Agence de Presse de l'Amérique Latine

Plus de mille victimes d’enlèvement en Haïti depuis octobre

Port-au-Prince, 28 décembre (Prensa Latina) D’octobre à décembre, au moins mille personnes ont été victimes d’enlèvement en Haïti, a dénoncé aujourd’hui Anthonal Mortimé, codirecteur du Collectif Défenseurs Plus.

Le défenseur des droits humains a déploré la détérioration de la sécurité dans le pays, qui s’est particulièrement aggravée en 2020.

De janvier à ce jour, l’organisation a enregistré trois mille cas d’enlèvements, tout en admettant que les chiffres réels sont beaucoup plus élevés.

'Les droits inhérents à la personne humaine sont bafoués en Haïti', a déclaré le militant à une radio locale, soulignant que les traumatismes des victimes sont irréparables.

Mortimé a critiqué la position du gouvernement et des autorités judiciaires face au phénomène et a assuré qu’ils ne faisaient pas assez pour résoudre le problème.
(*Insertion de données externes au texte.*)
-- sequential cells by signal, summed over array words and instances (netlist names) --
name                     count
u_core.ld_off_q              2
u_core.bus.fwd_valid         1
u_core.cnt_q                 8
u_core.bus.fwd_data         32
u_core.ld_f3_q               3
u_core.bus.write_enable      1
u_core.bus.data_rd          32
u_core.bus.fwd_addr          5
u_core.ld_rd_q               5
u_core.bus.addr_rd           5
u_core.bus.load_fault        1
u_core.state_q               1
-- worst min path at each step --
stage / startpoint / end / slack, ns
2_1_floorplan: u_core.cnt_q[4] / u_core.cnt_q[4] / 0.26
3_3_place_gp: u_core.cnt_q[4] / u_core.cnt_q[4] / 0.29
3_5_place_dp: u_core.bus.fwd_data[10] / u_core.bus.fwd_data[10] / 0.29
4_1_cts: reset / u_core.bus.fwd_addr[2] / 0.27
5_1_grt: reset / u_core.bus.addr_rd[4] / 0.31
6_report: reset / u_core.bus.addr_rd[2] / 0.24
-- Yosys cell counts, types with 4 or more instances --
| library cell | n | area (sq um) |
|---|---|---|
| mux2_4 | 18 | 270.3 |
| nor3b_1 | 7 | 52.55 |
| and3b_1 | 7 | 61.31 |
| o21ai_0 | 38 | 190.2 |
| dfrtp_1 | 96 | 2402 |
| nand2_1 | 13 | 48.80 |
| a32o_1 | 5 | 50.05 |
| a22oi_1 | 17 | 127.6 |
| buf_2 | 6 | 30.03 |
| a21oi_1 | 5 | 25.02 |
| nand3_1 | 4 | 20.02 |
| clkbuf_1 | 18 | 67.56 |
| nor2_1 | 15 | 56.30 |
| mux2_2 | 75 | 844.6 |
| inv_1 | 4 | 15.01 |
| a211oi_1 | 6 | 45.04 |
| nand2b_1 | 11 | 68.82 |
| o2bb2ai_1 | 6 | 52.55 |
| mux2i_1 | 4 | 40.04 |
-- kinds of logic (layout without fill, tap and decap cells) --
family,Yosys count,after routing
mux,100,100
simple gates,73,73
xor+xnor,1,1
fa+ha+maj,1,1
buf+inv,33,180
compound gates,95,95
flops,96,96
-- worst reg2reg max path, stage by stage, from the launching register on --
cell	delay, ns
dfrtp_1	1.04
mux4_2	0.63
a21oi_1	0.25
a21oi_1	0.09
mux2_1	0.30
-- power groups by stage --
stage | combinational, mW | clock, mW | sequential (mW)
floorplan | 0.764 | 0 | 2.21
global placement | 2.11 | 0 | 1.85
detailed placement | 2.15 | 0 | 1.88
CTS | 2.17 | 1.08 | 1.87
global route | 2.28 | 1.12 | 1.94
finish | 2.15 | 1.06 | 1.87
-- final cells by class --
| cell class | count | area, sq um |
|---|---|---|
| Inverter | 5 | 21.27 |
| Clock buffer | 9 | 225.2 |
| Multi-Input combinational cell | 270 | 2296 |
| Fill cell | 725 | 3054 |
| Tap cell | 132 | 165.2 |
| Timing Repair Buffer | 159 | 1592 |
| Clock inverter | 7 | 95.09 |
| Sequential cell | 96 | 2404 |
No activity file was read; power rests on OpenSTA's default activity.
===== src/rtl/perf_counter_bank.sv =====
// perf_counter_bank
// -----------------------------------------------------------------------------
// This module is a bank of NUM_CH independent event counters, each CNT_W bits
// wide. It is intended for cache and predictor performance monitoring.
//
// Each channel counts single-cycle event pulses. A counter either saturates at
// all-ones or wraps to zero, depending on SAT_EN. Each channel also has a
// sticky overflow flag.
//
// A shadow bank captures every live counter on snap_req. Asserting snap_req
// together with clear gives an atomic snapshot-and-clear.
//
// Values are read through a registered read port with one cycle of latency.
//
// Parameters:
//   NUM_CH  number of channels (>= 1)
//   CNT_W   counter width in bits (>= 2)
//   IDX_W   read index width, 2**IDX_W >= NUM_CH
//   SAT_EN  1 = saturate at all-ones, 0 = wrap to zero
//
// Ports:
//   clk          clock, rising edge
//   rst_n        synchronous active-low reset
//   event_pulse  per-channel event pulse
//   count_en     global count enable
//   clear        zero live counters and overflow flags
//   snap_req     copy live counters into the shadow bank
//   rd_req       read request (one per cycle)
//   rd_idx       channel to read
//   rd_shadow    1 = read shadow bank, 0 = read live bank
//   rd_valid     read data valid (one-cycle pulse per request)
//   rd_data      read data, held while rd_valid is low
//   ovf          sticky per-channel overflow flags
// -----------------------------------------------------------------------------
module perf_counter_bank #(
  parameter int NUM_CH = 8,
  parameter int CNT_W  = 32,
  parameter int IDX_W  = 3,
  parameter int SAT_EN = 1
) (
  input  logic              clk,
  input  logic              rst_n,
  input  logic [NUM_CH-1:0] event_pulse,
  input  logic              count_en,
  input  logic              clear,
  input  logic              snap_req,
  input  logic              rd_req,
  input  logic [IDX_W-1:0]  rd_idx,
  input  logic              rd_shadow,
  output logic              rd_valid,
  output logic [CNT_W-1:0]  rd_data,
  output logic [NUM_CH-1:0] ovf
);

  localparam int NUM_SLOTS = 2 ** IDX_W;

  // Per-channel views of the live and shadow banks.
  logic [CNT_W-1:0] w_live   [NUM_CH];
  logic [CNT_W-1:0] w_shadow [NUM_CH];

  // The read mux sees banks padded out to every encodable index.
  // Indices with no channel behind them read as zero.
  logic [CNT_W-1:0] w_live_pad   [NUM_SLOTS];
  logic [CNT_W-1:0] w_shadow_pad [NUM_SLOTS];

  logic             r_rd_valid;
  logic [CNT_W-1:0] r_rd_data;
  logic [CNT_W-1:0] w_rd_sel;

  // ---------------------------------------------------------------------------
  // Per-channel counter, overflow flag and shadow register
  // ---------------------------------------------------------------------------
  genvar gi;
  generate
    for (gi = 0; gi < NUM_CH; gi++) begin : g_ch
      logic [CNT_W-1:0] r_cnt;
      logic [CNT_W-1:0] r_shadow;
      logic             r_ovf;
      logic [CNT_W:0]   w_inc;
      logic             w_carry;
      logic             w_hit;

      // The increment is one bit wider than the counter.
      // Its carry-out is exactly the overflow condition.
      assign w_inc   = {1'b0, r_cnt} + {{CNT_W{1'b0}}, 1'b1};
      assign w_carry = w_inc[CNT_W];
      assign w_hit   = count_en & event_pulse[gi];

      always_ff @(posedge clk) begin
        if (!rst_n) begin
          r_cnt <= '0;
          r_ovf <= 1'b0;
        end else if (clear) begin
          // Clear wins over events in the same cycle; those events are lost.
          r_cnt <= '0;
          r_ovf <= 1'b0;
        end else if (w_hit) begin
          if (w_carry) begin
            // The low bits of w_inc are already zero on wrap.
            r_cnt <= (SAT_EN != 0) ? {CNT_W{1'b1}} : w_inc[CNT_W-1:0];
            r_ovf <= 1'b1;
          end else begin
            r_cnt <= w_inc[CNT_W-1:0];
          end
        end
      end

      // The shadow register takes the value present before this edge.
      // Combined with clear, this makes snapshot-and-clear atomic.
      always_ff @(posedge clk) begin
        if (!rst_n) begin
          r_shadow <= '0;
        end else if (snap_req) begin
          r_shadow <= r_cnt;
        end
      end

      assign w_live[gi]   = r_cnt;
      assign w_shadow[gi] = r_shadow;
      assign ovf[gi]      = r_ovf;
    end
  endgenerate

  // ---------------------------------------------------------------------------
  // Padding of the banks to the full index space
  // ---------------------------------------------------------------------------
  generate
    for (gi = 0; gi < NUM_SLOTS; gi++) begin : g_pad
      if (gi < NUM_CH) begin : g_real
        assign w_live_pad[gi]   = w_live[gi];
        assign w_shadow_pad[gi] = w_shadow[gi];
      end else begin : g_empty
        assign w_live_pad[gi]   = '0;
        assign w_shadow_pad[gi] = '0;
      end
    end
  endgenerate

  // ---------------------------------------------------------------------------
  // Registered read port
  // ---------------------------------------------------------------------------
  always_comb begin
    w_rd_sel = '0;
    if (rd_shadow) begin
      w_rd_sel = w_shadow_pad[rd_idx];
    end else begin
      w_rd_sel = w_live_pad[rd_idx];
    end
  end

  // The read samples pre-edge bank contents.
  // A read in the same cycle as snap_req or clear therefore sees the old value.
  // A reset drops any request in flight.
  always_ff @(posedge clk) begin
    if (!rst_n) begin
      r_rd_valid <= 1'b0;
      r_rd_data  <= '0;
    end else begin
      r_rd_valid <= rd_req;
      if (rd_req) begin
        r_rd_data <= w_rd_sel;
      end
    end
  end

  assign rd_valid = r_rd_valid;
  assign rd_data  = r_rd_data;

endmodule
$ cat src/rtl/muldiv_pkg.sv
// Shared definitions for the HI/LO multiply/divide unit: op encodings,
// controller states and the iteration count.
package muldiv_pkg;

    localparam logic [1:0] MD_MULT  = 2'b00;
    localparam logic [1:0] MD_MULTU = 2'b01;
    localparam logic [1:0] MD_DIV   = 2'b10;
    localparam logic [1:0] MD_DIVU  = 2'b11;

    localparam int MD_ITER = 32;

    typedef enum logic [1:0] {
        S_IDLE = 2'b00,
        S_RUN  = 2'b01,
        S_FIX  = 2'b10,
        S_DONE = 2'b11
    } md_state_e;

endpackage

$ cat src/rtl/muldiv_step.sv
// One iteration of the shared datapath: shift-add multiply step or
// restoring-divide step, both built around a single 33-bit add/subtract.
module muldiv_step (
    input  logic        mode_div,
    input  logic [31:0] hi_i,
    input  logic [31:0] lo_i,
    input  logic [31:0] opnd_i,
    output logic [31:0] hi_o,
    output logic [31:0] lo_o
);

    logic [32:0] a;
    logic [32:0] b;
    logic [33:0] s;
    logic        ge;

    always_comb begin
        a    = mode_div ? {hi_i, lo_i[31]} : {1'b0, hi_i};
        b    = (mode_div || lo_i[0]) ? {1'b0, opnd_i} : 33'd0;
        s    = mode_div ? ({1'b0, a} - {1'b0, b}) : ({1'b0, a} + {1'b0, b});
        ge   = ~s[33];
        hi_o = s[32:1];
        lo_o = {s[0], lo_i[31:1]};
        if (mode_div) begin
            // Partial remainder stays below the divisor, so 32 bits suffice.
            hi_o = ge ? s[31:0] : a[31:0];
            lo_o = {lo_i[30:0], ge};
        end
    end

endmodule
Les autorités de l’État doivent envoyer des signaux clairs en vue de rétablir la paix et la tranquillité dans le pays, en plus d’assurer le bon fonctionnement des activités sociopolitiques, a-t-il souligné.

Outre les enlèvements, les assassinats et les massacres ont également explosé cette année. Le Réseau national pour la défense des droits de l’Homme (Rnddh) a signalé qu’au moins un millier de personnes avaient été tuées par des bandes armées, dont 525 dans cette capitale. La plate-forme a indiqué qu’une trentaine de policiers ont également été tués par balle depuis le début de l’année, tandis qu’une centaine de prisonniers sont morts en prison.

Et dans ce contexte de détérioration généralisée de la situation, il y a eu des cas sans précédent de violations des droits de l’Homme, a assuré la Rnddh.

Pour sa part, le gouvernement a promis de rétablir la paix et de combattre les bandes armées, tout en déployant des opérations dans des quartiers vulnérables sous l’influence de gangs.